When I was first diagnosed with multiple sclerosis in 1998, I heard only bits and pieces of what my doctor was telling me. It was such an unexpected blow that my mind was preoccupied asking questions of myself: how much time did I have before I felt the full effects of this neurological disease? Eventually, I asked the only question that mattered: what can I do to fight this monster?
I had a lot of support from my husband, Mitt Romney, family, friends and the MS community. I was also fortunate enough to have great doctors to help me. But even with all that support, it was still my battle.
What I discovered was that there were several things I could do to take care of myself. And they are things that can help anyone dealing with a major life challenge.
Here’s my checklist:
1. Deal with your depression.
The first thing almost everyone has to deal with is the natural depression that comes with any significant and negative change in your life. I remember struggling with the feeling that my life was over. Depression is normal, but if it lasts too long you may want to seek professional help.

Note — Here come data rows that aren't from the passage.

Context: an optimization exercise on an open-source flow, tuned for small area. The choices shown serve that exercise and are no tape-out recipe.
The RTL was checked by simulation tests, not by an equivalence proof against the original design.
Power and IR drop assume default switching activity.

== middle ==
// ppsb_engine
module ppsb_engine (
    input  wire        clk,
    input  wire        rst,           
    input  wire        start,         
    input  wire [7:0]  op,            
    input  wire [31:0] opa,
    input  wire [31:0] opb,
    input  wire [31:0] clk_pwm,       
    input  wire [1:0]  pwm_corr,      
    input  wire        pwm_odd,       
    output wire        busy,
    output wire        done,          
    output wire [1:0]  err_code,      
    output wire [31:0] res0,
    output wire [31:0] res1,
    output reg  [1:0]  psc,           
    output reg  [4:0]  scalar,        
    output wire [10:0] bound,         
    output wire [10:0] duty,
    output wire [31:0] ratio,
    output wire [31:0] resid,
    output reg         fallback
);
Size: about 270 I/O pins, roughly 9400 sq um of cells after synthesis.
export LEC_CHECK = 0
export ABC_AREA = 1
export CAP_MARGIN = 20
export CORE_MARGIN = 2
export CORE_UTILIZATION = 60
export PLACE_DENSITY = 0.75
export SLEW_MARGIN = 20
create_clock -name core_clock -period 6.0 [get_ports {clk}]
standard.sh (not shown) runs the stock make flow with config.mk's settings and CLKGATE_MAP_FILE= SYNTH_SCRIPT=/design/flow/synth_recipe.tcl, a recipe that flattens the netlist after the stock synthesis.
==> flow/flow/run.sh <==
#!/bin/bash
# Layout flow: the standard synthesis; then the combinational logic of
# that netlist is re-mapped for area with ABC (flow/reopt.sh), keeping every
# flip-flop instance as synthesized; then the standard layout, with the
# smallest buffer cell on each port and a clock tree without dummy loads.
# Each tool's full output goes to a log file of its own in this folder.
set -euo pipefail
export BUFFER_PORTS_ARGS="-buffer_cell sky130_fd_sc_hd__buf_1"
export CTS_ARGS="-sink_clustering_enable -repair_clock_nets -sink_clustering_size 30 -sink_clustering_max_diameter 80 -buf_list sky130_fd_sc_hd__clkbuf_16 -dont_use_dummy_load"

bash standard.sh synth > synth.log 2>&1

RES=$(pwd)/orfs/results/${FLOW_PLATFORM}/ppsb_engine/base
LIB=$FLOW_HOME/platforms/${FLOW_PLATFORM}/lib/sky130_fd_sc_hd__tt_025C_1v80.lib
DU=$(sed -n '/^export DONT_USE_CELLS/,/^#/p' $FLOW_HOME/platforms/${FLOW_PLATFORM}/config.mk | grep -o 'sky130_fd_sc_hd__[a-z0-9_]*' | tr '\n' ' ')
cp $RES/1_2_yosys.v $RES/1_2_yosys_std.v
bash flow/reopt.sh $RES/1_2_yosys_std.v $RES/1_2_yosys.v $LIB "$DU" $(pwd)/reopt
rm -f $RES/1_synth.odb $RES/1_synth.sdc

bash standard.sh > standard.log 2>&1
==> flow/flow/reopt.sh <==
#!/bin/bash
# Re-map the combinational logic of a mapped netlist for area with ABC,
# keeping every flip-flop instance (name, cell type, connections) as is.
# usage: reopt.sh IN.v OUT.v LIB DONT_USE_LIST WORKDIR
set -euo pipefail
IN=$1; OUT=$2; LIB=$3; DU=$4; W=$5
mkdir -p $W
cat > $W/area.abc <<'E'
strash
&get -n
&st
&deepsyn -T 60
&dch
&nf -a
&st
&deepsyn -T 60
&dch
&nf -a
&put
E
DUARGS=""
for c in $DU; do DUARGS="$DUARGS -dont_use $c"; done
cat > $W/reopt.ys <<E
read_liberty -ignore_miss_func $LIB
read_verilog $IN
hierarchy -top ppsb_engine
blackbox sky130_fd_sc_hd__df* sky130_fd_sc_hd__edf* sky130_fd_sc_hd__sdf* sky130_fd_sc_hd__sedf* sky130_fd_sc_hd__dl*
flatten
opt_clean -purge
abc -liberty $LIB $DUARGS -script $W/area.abc
read_liberty -lib -ignore_redef $LIB
splitnets
opt_clean -purge
hilomap -singleton -hicell sky130_fd_sc_hd__conb_1 HI -locell sky130_fd_sc_hd__conb_1 LO
insbuf -buf sky130_fd_sc_hd__buf_4 A X
opt_clean -purge
tee -o $W/reopt_stat.txt stat -liberty $LIB
check -assert -mapped
write_verilog -noattr -nohex -nodec $OUT
E
yosys -s $W/reopt.ys > $W/reopt.log 2>&1
Input changes introduced in north (baseline for comparison: middle):
diff --git a/flow/design.v b/flow/design.v
--- a/flow/design.v
+++ b/flow/design.v
@@ -111,23 +111,19 @@
     assign bound = dec11(bq);
     assign duty  = dty;
     assign resid = {{27{fallback}}, best | {5{fallback}}};
     wire op_div  = (op == 8'h01) | (op == 8'h02) | (op == 8'h03) | (op == 8'h04);
     wire op_mul  = (op == 8'h08) | (op == 8'h09);
     wire op_pwm  = (op == 8'h10) | (op == 8'h11);
     wire op_pwmd = (op == 8'h11);
     wire op_nop  = (op == 8'h00);
     wire [1:0] op_w = op_div ? {op[1] ~^ op[0], ~op[0]} : op_mul ? {1'b0, op[0]} : 2'd3;
-    wire pb   = dty[10];
-    wire pc   = (cnt == 6'd4) | (cnt == 6'd5) | (cnt == 6'd8);    
-    wire pg   = ~first & S;
-    wire pl   = ~first & nb;
-    wire peff = pg ? pc : pl ? pb : (pb & pc);
+    wire [6:0] p_in = (opb[7:0] > 8'd100) ? 7'd100 : opb[6:0];
     wire load = idle & start;
     wire pa   = st[3];
     wire ph0  = (ph == 5'd0);
     wire ph31 = (ph == 5'd31);
     wire msk  = k_pwm | (ph[4:3] <= k_w);
     wire in_p0  = (st == S_P0);
     wire in_p1  = (st == S_P1);
     wire in_dv  = (st == S_DV);
     wire in_cb  = (st == S_CORR) | (st == S_BOOST);
@@ -151,19 +147,19 @@
     wire ci_cur = (ph == 5'd14) ? 1'b1 : fa;
     wire incb = bbit ^ ci_cur;
     wire divm = (in_dv & ~k_mul) | in_dv2;
     wire sub  = ~S;
     wire aP   = (fin | in_a50) ? rr_out :
                 ph0 ? (divm & nb) : (first ? 1'b0 : rd);
     wire aY   = fin ? (S & dd) :
                 (in_dv & k_mul) ? (nb & dd) :
                 divm ? (dd ^ sub) :
-                in_hor ? (peff & incb) :
+                in_hor ? (dty[10] & incb) :
                 ((ph == 5'd15) | (ph == 5'd18) | (ph == 5'd19));      
     wire aC   = ph0 ? (divm & ~fin & sub) : cy;
     wire sum  = aP ^ aY ^ aC;
     wire cout = (aP & aY) | (aP & aC) | (aY & aC);
     wire Snew = ((first ? 1'b0 : rr_out)) ^ sub ^ cout;
     wire t1 = ph31 ? 1'b0 : D[1];
     wire t2 = (ph[4:1] == 4'hF) ? 1'b0 : T[2];
     wire hinc = ph0 ? 1'b1 : cy;
     reg  tx;
@@ -342,22 +338,18 @@
             fa   <= rn[3];
             qins <= rn[4];
             S    <= qbig_c;
             nb   <= qnz_c;
             if ((j == 4'd15) & ~((st == S_TRIAL) & accept))
                 cnt <= (cnt[4:0] == 5'd31) ? 6'd0 : inc6(cnt);
         end
         S_HOR: begin
             fa <= bbit & ci_cur;
-            if (ph31) begin
-                S  <= pg | (~pl & pb & ~pc);
-                nb <= pl | (~pg & ~pb & pc);
-            end
             if (ph31) cnt <= (cnt == 6'd10) ? 6'd0 : inc6(cnt);
         end
         S_ADD50: if (ph31) begin
             nb <= sum;
             S  <= 1'b0;
         end
         S_DV2: if (ph31) begin
             nb   <= qd;
             S    <= Snew;
@@ -376,35 +368,35 @@
     always @(posedge clk) begin
         if (rst) begin
             psc      <= 2'd0;
             scalar   <= 5'd0;
             best     <= 5'd0;
             fallback <= 1'b0;
             bq       <= 11'd1;
             dty      <= 11'd0;
         end else begin
-            if (load & op_pwmd) dty <= {3'd0, opb[7:0]};
+            if (load & op_pwmd) dty <= {4'd0, p_in};
             if (load & op_pwm)  psc <= pwm_corr;
             case (st)
             S_BOOST: if (ph31) psc <= {psc[1] ^ psc[0], ~psc[0]};
             S_CORR:  if (ph31) begin
                 fallback <= 1'b1;
                 psc      <= 2'd0;
             end
-            S_TRIAL: if (j == 4'd15) begin
-                if (accept | (fallback & (cnt[4:0] == 5'd31)))
-                    scalar <= cnt[4:0];
-                if (accept) begin
-                    best     <= rn;
-                    fallback <= 1'b0;
-                end
+            S_TRIAL: if ((j == 4'd15) & accept) begin
+                best     <= rn;
+                scalar   <= cnt[4:0];
+                fallback <= 1'b0;
             end
             S_COMMIT: bq <= {bq[9:0], ge};
-            S_FB: if (fallback) bq <= {bq[9:0], 1'b1};
+            S_FB: if (fallback) begin
+                bq     <= {bq[9:0], 1'b1};
+                scalar <= 5'd31;
+            end
             S_HOR:  if (ph31) dty <= {dty[9:0], 1'b0};
             S_DV2:  if (ph31) dty <= {dty[9:0], ~Snew};
             S_CLAMP: if (cl_on) dty <= {dty[9:0], cl_gt ? bbit : cl_d};
             default: ;
             endcase
         end
     end
 endmodule
==> comparison <==
- Cell area, middle and north: smaller value in middle
- north ends up with lower cell count after synthesis than middle does.
- The count of plain and timing-repair buffers number comes out higher for north vs middle.
- north — power drawn by the combinational cells about 10% higher, middle as reference
- north reports a higher combinational power share than middle does.
- Diff middle -> north: post-place instance area higher, worst slack after detailed placement higher.
- ~same via total after detailed routing in middle and north
- On wire length, the higher figure sits with north, not middle.
- When north is set beside middle, its fmax turns out to be 14% larger.
- Source of the critical timing path = ph[0]: middle; source of the critical timing path = ph[2]: north

[port drivers added, routing unchanged]
The results above use ideal ports. As a check the final layouts listed here were re-extracted and re-timed, cells and wires unchanged.
Step 1 (the two cells are an assumption about what drives the block):
set clk [get_ports {clk}]
set_driving_cell -lib_cell sky130_fd_sc_hd__clkbuf_16 $clk
set_driving_cell -lib_cell sky130_fd_sc_hd__buf_2 [delete_from_list [all_inputs] $clk]
Step 2 moves the port delays by t, midway between the first and last clock arrival at a register: inputs arrive t later, outputs are due t later. That takes back most of the time a late clock gives input paths.
a / b / c = ideal ports / drivers / drivers and shift; a / b = the first two.
run	t (ns)	setup WS [ns]	clock arrival spread, ns	worst register clock-pin slew, ns	cell pins on the clock port's net
middle	0.490	0.382 / 0.382 / 0.382	0.049 / 0.050	0.11 / 0.11	1
north	0.496	1.087 / 1.087 / 1.087	0.050 / 0.050	0.11 / 0.11	1
After both steps every run listed still meets setup and hold.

2. Strengthen connections with others.
I was lucky enough to have Mitt, our kids, our grandkids and several friends, but I also discovered new support groups. As much as you might want to, don’t lock yourself away — this is the time to reach out to those you love and make new friends.
3. Make achievable goals.
Setting realizable goals will provide a feeling of accomplishment. I did things like make dinner for my family and become a better horse rider. I set both short- and long-term goals. While I didn’t write them down, they were always there ahead of me reinforcing my belief that my health was in my hands.
4. Identify your strengths.
Look back at how you’ve dealt with problems in the past — how did you move past them? I was fortunate enough to have certain traits that proved important to me, including determination, a competitive spirit and a strong work ethic to help me tackle anything in my way.